As time past I began to improve and I will admit that I still needed and wanted that sense of abuse. I believed I deserved it, I was pretty harsh still in my thinking in those early days. I ran faster and further and harder because the effort required to achieve the same degree of pain was so much greater. Conversely I became a better runner.

Have you noticed that the things we do become how we think of who we are? Somewhere in the hundreds of miles, half a dozen pairs of shoes, a few pairs of sunglasses, numerous tubs of Vaseline and packet after packet of ibuprofen that followed I began to come to terms with myself. I had become runner.

In fact between March and October 2020 I ran 2,118 km's or 1,316 miles.

Yet here I now was looking up a single flight of stairs and wondering if I could climb them. Isn't Vision all about perspective and purpose?

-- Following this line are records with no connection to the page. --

Source: an optimization exercise on an open RTL-to-GDS flow (aim: small area). Production flows keep margins and buffers that such runs may drop. Where RTL was checked, it was by simulation tests only, not by an equivalence proof against the original. Power figures rest on the tool's default switching activity, not on a simulated workload.

==> flow/design.v <==
`timescale 1ns / 1ps
module apb_spi_top(
    input  wire        i_clk,
    input  wire        i_rst_n,
    input  wire        i_psel,
    input  wire        i_pwrite,
    input  wire        i_penable,
    input  wire [31:0] i_paddr,
    input  wire [31:0] i_pwdata,
    output wire [31:0] o_prdata,
    output wire        o_pready,
    output wire        o_pslverr,
    input  wire        i_MISO,
    output reg         o_MOSI,
    output reg         o_SCLK,
    output wire        o_SS0,
    output wire        o_SS1,
    output wire        o_SS2,
    output wire        o_SS3,
    output wire        o_int
);
    localparam [1:0] ST_IDLE = 2'd0, ST_LOAD = 2'd1, ST_XFER = 2'd2, ST_DONE = 2'd3;
    wire        page = (i_paddr[31:12] == 20'h40002);
    wire [11:0] off  = i_paddr[11:0];
    wire        acc  = i_psel & i_penable & page;
    wire        wr   = acc & i_pwrite;
    wire        rd   = acc & ~i_pwrite;
    wire s_lcr = (off == 12'h000);
    wire s_dlr = (off == 12'h004);
    wire s_ier = (off == 12'h008);
    wire s_tbr = (off == 12'h010);
    wire s_rbr = (off == 12'h014);
    reg  [1:0] state;
    reg  [1:0] gap;
    wire busy = (state != ST_IDLE);
    wire st_load = (state == ST_LOAD);
    wire st_xfer = (state == ST_XFER);
    reg  [5:0] lcr;
    reg  [7:0] dlr;
    reg  [3:0] ier;
    wire wls  = lcr[0];
    wire cpol = lcr[1];
    wire cpha = lcr[2];
    wire cdte = lcr[3];
    reg  [15:0] tmem [0:15];
    reg  [15:0] rmem [0:15];
    reg  [4:0]  th, rh;
    reg  tx_push, rx_pop, rx_wr;
    reg  [15:0] rx_sh;
    wire t_empty = tx_push ? (th == 5'd0) : (th == 5'd31);
    wire t_full  = ~tx_push & (th == 5'd15);
    wire r_empty = (rh == 5'd31);
    wire r_full  = (rh == 5'd15);
    wire tbr_w   = wr & s_tbr & ~t_full;
    wire rx_w    = rx_wr & ~r_full;
    wire [15:0] tsel, rsel;
    wire [15:0] thead, rhead;
    spi_dec16 u_tdec (.i_a(th[3:0]), .o_y(tsel));
    spi_dec16 u_rdec (.i_a(rh[3:0]), .o_y(rsel));
    spi_ohmux16 u_tmux (.i_sel(tsel), .i_d({tmem[15], tmem[14], tmem[13], tmem[12], tmem[11], tmem[10], tmem[9], tmem[8],
                                             tmem[7], tmem[6], tmem[5], tmem[4], tmem[3], tmem[2], tmem[1], tmem[0]}), .o_q(thead));
    spi_ohmux16 u_rmux (.i_sel(rsel), .i_d({rmem[15], rmem[14], rmem[13], rmem[12], rmem[11], rmem[10], rmem[9], rmem[8],
                                             rmem[7], rmem[6], rmem[5], rmem[4], rmem[3], rmem[2], rmem[1], rmem[0]}), .o_q(rhead));
    integer k;
    always @(posedge i_clk) begin
        if (tbr_w) begin
            tmem[0] <= i_pwdata[15:0];
            for (k = 1; k < 16; k = k + 1) tmem[k] <= tmem[k-1];
        end
        if (rx_w) begin
            rmem[0] <= rx_sh;
            for (k = 1; k < 16; k = k + 1) rmem[k] <= rmem[k-1];
        end
    end
    always @(posedge i_clk or negedge i_rst_n) begin
        if (!i_rst_n) begin
            th <= 5'd31; rh <= 5'd31;
            tx_push <= 1'b0; rx_pop <= 1'b0;
        end else begin
            tx_push <= tbr_w;
            rx_pop  <= rd & s_rbr & ~r_empty;
            if (tbr_w & ~st_load)      th <= th + 1'b1;
            else if (~tbr_w & st_load) th <= th - 1'b1;
            if (rx_w & ~rx_pop)        rh <= rh + 1'b1;
            else if (~rx_w & rx_pop)   rh <= rh - 1'b1;
        end
    end
    always @(posedge i_clk or negedge i_rst_n) begin
        if (!i_rst_n) begin
            lcr <= 6'd0; dlr <= 8'd0; ier <= 4'd0;
        end else begin
            if (wr & s_lcr & ~busy) lcr <= i_pwdata[5:0];
            if (wr & s_dlr & ~busy) dlr <= i_pwdata[7:0];
            if (wr & s_ier)         ier <= i_pwdata[3:0];
        end
    end
    assign o_pready  = 1'b1;
    assign o_pslverr = (wr & busy & ((s_lcr & (i_pwdata[5:0] != lcr)) |
                                     (s_dlr & (i_pwdata[7:0] != dlr))))
                     | (acc & (off >= 12'h018));
    reg [31:0] rdata;
    always @(*) begin
        case (off)
            12'h000: rdata = {26'd0, lcr};
            12'h004: rdata = {24'd0, dlr};
            12'h008: rdata = {28'd0, ier};
            12'h00C: rdata = {28'd0, r_full, r_empty, t_full, t_empty};
            12'h010: rdata = 32'd0;
            12'h014: rdata = {16'd0, rhead};
            default: rdata = 32'hFFFF_FFFF;
        endcase
    end
    assign o_prdata = page ? rdata : 32'd0;
    assign o_int = (t_empty & ier[0]) | (t_full & ier[1]) | (r_empty & ier[2]) | (r_full & ier[3]);
    reg  [7:0] cnt;       
    reg  [5:0] m;         
    reg        done;
    reg [15:0] tx_sh;
    wire z      = (cnt == 8'd0);
    wire toggle = st_xfer & ~done & z;
    wire shedge = m[0] ^ cpha;
    wire can_go = ~t_empty & ~r_full;
    always @(posedge i_clk or negedge i_rst_n) begin
        if (!i_rst_n) begin
            state <= ST_IDLE;
            gap   <= 2'd0;
        end else begin
            if (state == ST_DONE) gap <= gap + 1'b1;
            case (state)
                ST_IDLE: if (can_go) state <= ST_LOAD;
                ST_LOAD: state <= ST_XFER;
                ST_XFER: if (done) state <= ~cdte ? ST_DONE : (can_go ? ST_LOAD : ST_IDLE);
                ST_DONE: if (gap == 2'd3) state <= ST_IDLE;
            endcase
        end
    end
    always @(posedge i_clk) begin
        cnt <= (z | st_load) ? dlr : cnt - 1'b1;
        if (st_load)     m <= wls ? 6'd30 : 6'd14;
        else if (toggle) m <= m - 1'b1;
        if (st_load) tx_sh <= thead;
        if (toggle & ~shedge)
            rx_sh <= {rx_sh[14:8], rx_sh[7] & wls, rx_sh[6:0], i_MISO};
    end
    always @(posedge i_clk or negedge i_rst_n) begin
        if (!i_rst_n) begin
            o_SCLK <= 1'b0;
            o_MOSI <= 1'b0;
            done   <= 1'b0;
            rx_wr  <= 1'b0;
        end else begin
            done  <= toggle & m[5];
            rx_wr <= done;
            if (!st_xfer)    o_SCLK <= cpol;
            else if (toggle) o_SCLK <= ~o_SCLK;
            if (st_load & ~cpha)                o_MOSI <= wls ? thead[15] : thead[7];
            else if (toggle & shedge & ~m[5])   o_MOSI <= tx_sh[m[4:1]];
        end
    end
    wire ss_act = st_load | st_xfer;
    assign o_SS0 = ~(ss_act & (lcr[5:4] == 2'd0));
    assign o_SS1 = ~(ss_act & (lcr[5:4] == 2'd1));
    assign o_SS2 = ~(ss_act & (lcr[5:4] == 2'd2));
    assign o_SS3 = ~(ss_act & (lcr[5:4] == 2'd3));
endmodule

Who was I in these early days of 2021? I had become 'Infected.' In that week I had been told that there was now just a 75% chance that antibiotics would eradicate the infection without further surgery, I'd had 38 surgical staples removed, I had constant pain in skin I could not feel, and legs I could not control.

I had a goal of running a half decent 10k before my 50th Birthday. Coming back to those stairs, I realised that clinging to the vision of running was not a life preserver. Every time I thought of that I would be forced to re-examine how much progress I had made towards it. Every review would dishearten and demoralise. It was a lead weight around the legs, not a buoyancy aid.

I can't tell you if I lost it, gave it up or had it stolen from me but that was the night that running became a goal too far.